It has been found that the amount of nitrogen in the iridium oxide film increases as the relative amount of oxygen increases with respect to the inert gas, eg argon.

In the electrochromic film, the complementary electrochromic film of nitrogen-containing iridium oxide can be deposited using the Metamode ^R system. It includes a DC magnetron reactive sputter deposition system in which the reactive gas is separated from the non-reactive gas by a low pressure region. Deposition of the metal species occurs on the substrate and moves and / or rotates between the deposition area of the sputter target and the reactive gas plasma area.
The reactive gas region consists of positively biased electrodes,
This results in the formation of a plasma rich in reactive ionic species, which bombards the newly deposited metal on the substrate, thereby forming a compound of the metal such as oxide, nitride, oxynitride or combinations thereof. It This system adheres to the desired film thickness-
It can be simply described as a sequence of reaction-attachment-reaction.

The total system gas pressure in the system is 5 to 100,
For example, it is in the range of 40 to 75 millitorr.

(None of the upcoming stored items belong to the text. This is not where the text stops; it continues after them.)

[src/sv/hrl_pkg.sv]
// Shared types and constants for the hex record loader.
`timescale 1ns / 1ps

package hrl_pkg;

  localparam int ADDR_WIDTH_DEF = 16;
  localparam int CHAR_WIDTH     = 8;
  localparam int OUT_ADDR_WIDTH = 16;
  localparam int DATA_WIDTH     = 8;

  localparam logic [7:0] CHAR_COLON   = 8'h3A;
  localparam logic [7:0] CHAR_NEWLINE = 8'h0A;
  localparam logic [7:0] CHAR_ZERO    = 8'h30;
  localparam logic [7:0] CHAR_NINE    = 8'h39;
  localparam logic [7:0] CHAR_LOW_A   = 8'h61;
  localparam logic [7:0] CHAR_LOW_F   = 8'h66;
  localparam logic [7:0] LOW_A_OFFSET = 8'h57;
  localparam logic [7:0] UP_A_OFFSET  = 8'h37;
  localparam logic [7:0] TYPE_EOF     = 8'h01;

  typedef enum logic [1:0] {
    KIND_WRITE     = 2'd0,
    KIND_END       = 2'd1,
    KIND_BAD_START = 2'd2,
    KIND_BAD_SUM   = 2'd3
  } kind_t;

  typedef struct packed {
    kind_t                       kind;
    logic [OUT_ADDR_WIDTH-1:0]   address;
    logic [DATA_WIDTH-1:0]       data;
  } result_t;

endpackage

[src/sv/hrl_parser.sv]
// Record parser: phase tracking, digit decoding, checksum and address counting.
`timescale 1ns / 1ps

module hrl_parser #(
  parameter int ADDR_WIDTH = hrl_pkg::ADDR_WIDTH_DEF
) (
  input  logic                                clk,
  input  logic                                rst_n,
  input  logic                                step,
  input  logic [hrl_pkg::CHAR_WIDTH-1:0]      char_in,
  output logic                                res_valid,
  output hrl_pkg::result_t                    res
);

  typedef enum logic [3:0] {
    PH_AWAIT   = 4'd0,
    PH_COUNT   = 4'd1,
    PH_ADDR_HI = 4'd2,
    PH_ADDR_LO = 4'd3,
    PH_TYPE    = 4'd4,
    PH_DATA    = 4'd5,
    PH_CHECK   = 4'd6,
    PH_SKIP    = 4'd7,
    PH_HALT    = 4'd8
  } phase_t;

  phase_t                  phase_r, phase_nxt;
  logic [3:0]              high_nibble_r, high_nibble_nxt;
  logic                    digit_half_r, digit_half_nxt;
  logic [7:0]              bytes_left_r, bytes_left_nxt;
  logic [ADDR_WIDTH-1:0]   cur_address_r, cur_address_nxt;
  logic [7:0]              record_type_r, record_type_nxt;
  logic [7:0]              running_sum_r, running_sum_nxt;

  logic [7:0] digit;
  logic [7:0] byte_val;
  logic [7:0] sum_upd;

  always_comb begin
    if (char_in >= hrl_pkg::CHAR_ZERO && char_in <= hrl_pkg::CHAR_NINE) begin
      digit = char_in - hrl_pkg::CHAR_ZERO;
    end else if (char_in >= hrl_pkg::CHAR_LOW_A && char_in <= hrl_pkg::CHAR_LOW_F) begin
      digit = char_in - hrl_pkg::LOW_A_OFFSET;
    end else begin
      digit = char_in - hrl_pkg::UP_A_OFFSET;
    end
  end

  assign byte_val = {high_nibble_r, 4'h0} + digit;
  assign sum_upd  = running_sum_r + byte_val;

  always_comb begin
    phase_nxt       = phase_r;
    high_nibble_nxt = high_nibble_r;
    digit_half_nxt  = digit_half_r;
    bytes_left_nxt  = bytes_left_r;
    cur_address_nxt = cur_address_r;
    record_type_nxt = record_type_r;
    running_sum_nxt = running_sum_r;
    res_valid       = 1'b0;
    res.kind        = hrl_pkg::KIND_WRITE;
    res.address     = '0;
    res.data        = '0;
    if (step) begin
      unique case (phase_r)
        PH_AWAIT: begin
          if (char_in == hrl_pkg::CHAR_COLON) begin
            running_sum_nxt = '0;
            digit_half_nxt  = 1'b0;
            phase_nxt       = PH_COUNT;
          end else begin
            res_valid = 1'b1;
            res.kind  = hrl_pkg::KIND_BAD_START;
            phase_nxt = PH_HALT;
          end
        end
        PH_SKIP: begin
          if (char_in == hrl_pkg::CHAR_NEWLINE) begin
            phase_nxt = PH_AWAIT;
          end
        end
        PH_COUNT, PH_ADDR_HI, PH_ADDR_LO, PH_TYPE, PH_DATA, PH_CHECK: begin
          if (!digit_half_r) begin
            high_nibble_nxt = digit[3:0];
            digit_half_nxt  = 1'b1;
          end else begin
            digit_half_nxt  = 1'b0;
            running_sum_nxt = sum_upd;
            unique case (phase_r)
              PH_COUNT: begin
                bytes_left_nxt = byte_val;
                phase_nxt      = PH_ADDR_HI;
              end
              PH_ADDR_HI: begin
                cur_address_nxt = ADDR_WIDTH'({byte_val, 8'h00});
                phase_nxt       = PH_ADDR_LO;
              end
              PH_ADDR_LO: begin
                cur_address_nxt = cur_address_r | ADDR_WIDTH'(byte_val);
                phase_nxt       = PH_TYPE;
              end
              PH_TYPE: begin
                record_type_nxt = byte_val;
                phase_nxt       = (bytes_left_r != 8'h00) ? PH_DATA : PH_CHECK;
              end
              PH_DATA: begin
                res_valid       = 1'b1;
                res.kind        = hrl_pkg::KIND_WRITE;
                res.address     = cur_address_r[hrl_pkg::OUT_ADDR_WIDTH-1:0];
                res.data        = byte_val;
                cur_address_nxt = cur_address_r + ADDR_WIDTH'(1);
                bytes_left_nxt  = bytes_left_r - 8'h01;
                if (bytes_left_r == 8'h01) begin
                  phase_nxt = PH_CHECK;
                end
              end
              default: begin
                if (sum_upd != 8'h00) begin
                  res_valid = 1'b1;
                  res.kind  = hrl_pkg::KIND_BAD_SUM;
                  phase_nxt = PH_HALT;
                end else if (record_type_r == hrl_pkg::TYPE_EOF) begin
                  res_valid   = 1'b1;
                  res.kind    = hrl_pkg::KIND_END;
                  res.address = cur_address_r[hrl_pkg::OUT_ADDR_WIDTH-1:0];
                  phase_nxt   = PH_HALT;
                end else begin
                  phase_nxt = PH_SKIP;
                end
              end
            endcase
          end
        end
        default: begin
          phase_nxt = phase_r;
        end
      endcase
    end
  end

  always_ff @(posedge clk) begin
    if (!rst_n) begin
      phase_r       <= PH_AWAIT;
      high_nibble_r <= '0;
      digit_half_r  <= 1'b0;
      bytes_left_r  <= '0;
      cur_address_r <= '0;
      record_type_r <= '0;
      running_sum_r <= '0;
    end else begin
      phase_r       <= phase_nxt;
      high_nibble_r <= high_nibble_nxt;
      digit_half_r  <= digit_half_nxt;
      bytes_left_r  <= bytes_left_nxt;
      cur_address_r <= cur_address_nxt;
      record_type_r <= record_type_nxt;
      running_sum_r <= running_sum_nxt;
    end
  end

`ifndef ASSERT_OFF
  a_halt_sticky: assert property (@(posedge clk) disable iff (!rst_n)
    phase_r == PH_HALT |=> phase_r == PH_HALT)
    else $error("parser left the halted phase");

  a_halt_silent: assert property (@(posedge clk) disable iff (!rst_n)
    phase_r == PH_HALT |-> !res_valid)
    else $error("result produced while halted");

  a_write_in_data: assert property (@(posedge clk) disable iff (!rst_n)
    res_valid && res.kind == hrl_pkg::KIND_WRITE |-> phase_r == PH_DATA && digit_half_r)
    else $error("memory write outside the data field");

  a_report_halts: assert property (@(posedge clk) disable iff (!rst_n)
    res_valid && res.kind != hrl_pkg::KIND_WRITE |=> phase_r == PH_HALT)
    else $error("report did not halt the parser");
`endif

endmodule

[src/sv/hrl_out_reg.sv]
// Result register holding one beat for the output stream.
`timescale 1ns / 1ps

module hrl_out_reg (
  input  logic              clk,
  input  logic              rst_n,
  input  logic              load,
  input  hrl_pkg::result_t  res,
  input  logic              take,
  output logic              free,
  output logic              valid,
  output hrl_pkg::result_t  res_q
);

  logic             valid_r, valid_nxt;
  hrl_pkg::result_t res_r;

  assign free = !valid_r || take;

  always_comb begin
    if (load) begin
      valid_nxt = 1'b1;
    end else if (take) begin
      valid_nxt = 1'b0;
    end else begin
      valid_nxt = valid_r;
    end
  end

  always_ff @(posedge clk) begin
    if (!rst_n) begin
      valid_r <= 1'b0;
    end else begin
      valid_r <= valid_nxt;
    end
  end

  always_ff @(posedge clk) begin
    if (load) begin
      res_r <= res;
    end
  end

  assign valid = valid_r;
  assign res_q = res_r;

endmodule

[src/sv/hex_record_loader.sv]
// Top level of the hex record loader: input register, parser and result register.
// A result passes the input register, the parser and then the result register.
// Throughput: one character per cycle when the output side keeps taking beats.
// A character that causes no result only passes through the input register.
// Reset (synchronous, active low) clears both stage valid flags and the parser
// state, which then waits for a colon at the start of a line.
`timescale 1ns / 1ps

module hex_record_loader #(
  parameter int ADDR_WIDTH = hrl_pkg::ADDR_WIDTH_DEF
) (
  input  logic        clk,
  input  logic        rst_n,
  input  logic        in_tvalid,
  output logic        in_tready,
  input  logic [7:0]  in_tdata,   // [7:0] char_in
  output logic        out_tvalid,
  input  logic        out_tready,
  output logic [23:0] out_tdata,  // [15:0] address, [23:16] data
  output logic [1:0]  out_tuser   // [1:0] kind
);

  logic                               in_v_r, in_v_nxt;
  logic [hrl_pkg::CHAR_WIDTH-1:0]     in_char_r;
  logic                               step;
  logic                               free;
  logic                               res_valid;
  hrl_pkg::result_t                   res;
  hrl_pkg::result_t                   res_q;

  assign step      = in_v_r && free;
  assign in_tready = !in_v_r || step;

  always_comb begin
    if (in_tvalid && in_tready) begin
      in_v_nxt = 1'b1;
    end else if (step) begin
      in_v_nxt = 1'b0;
    end else begin
      in_v_nxt = in_v_r;
    end
  end

  always_ff @(posedge clk) begin
    if (!rst_n) begin
      in_v_r <= 1'b0;
    end else begin
      in_v_r <= in_v_nxt;
    end
  end

  always_ff @(posedge clk) begin
    if (in_tvalid && in_tready) begin
      in_char_r <= in_tdata;
    end
  end

  hrl_parser #(
    .ADDR_WIDTH (ADDR_WIDTH)
  ) u_parser (
    .clk       (clk),
    .rst_n     (rst_n),
    .step      (step),
    .char_in   (in_char_r),
    .res_valid (res_valid),
    .res       (res)
  );

  hrl_out_reg u_out_reg (
    .clk   (clk),
    .rst_n (rst_n),
    .load  (res_valid),
    .res   (res),
    .take  (out_tready),
    .free  (free),
    .valid (out_tvalid),
    .res_q (res_q)
  );

  assign out_tdata = {res_q.data, res_q.address};
  assign out_tuser = res_q.kind;

endmodule
[config.mk]
export PLATFORM = sky130hd
export DESIGN_NAME = hex_record_loader
export DESIGN_NICKNAME = d
export VERILOG_FILES = /design/src/sv/hrl_pkg.sv /design/src/sv/hrl_parser.sv /design/src/sv/hrl_out_reg.sv /design/src/sv/hex_record_loader.sv
export SDC_FILE = /design/constraint.sdc
export NUM_CORES = 1
export LEC_CHECK = 0
export BUFFER_PORTS_ARGS = -buffer_cell sky130_fd_sc_hd__buf_2
export CAP_MARGIN = 0
export CORE_MARGIN = 2
export CORE_UTILIZATION = 40
export DETAILED_ROUTE_END_ITERATION = 16
export PLACE_DENSITY_LB_ADDON = 0.1
export SLEW_MARGIN = 20
export SYNTH_ARGS = -nofsm -noshare
export SYNTH_HDL_FRONTEND = slang
export SYNTH_SLANG_ARGS = --single-unit
[constraint.sdc]
create_clock -name clk -period 6.8 [get_ports clk]
set_input_delay 1.7 -clock clk [delete_from_list [all_inputs] [get_ports clk]]
set_output_delay 1.7 -clock clk [all_outputs]
set_load 0.005 [all_outputs]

The reactive gas partial pressure in the system is in the range of 7-40 mtorr. Nitrogen or a nitrogen-containing gas can be introduced at any suitable location in the Metamode ^R system. For example, in the attachment area, the reaction area or any inert attachment area. Typical cathode power and ion source flow are in the range of 1-5 kilowatts and 1-3 amps, respectively. Optimal conditions can be determined through statistical design for nitrogen-containing iridium oxide films.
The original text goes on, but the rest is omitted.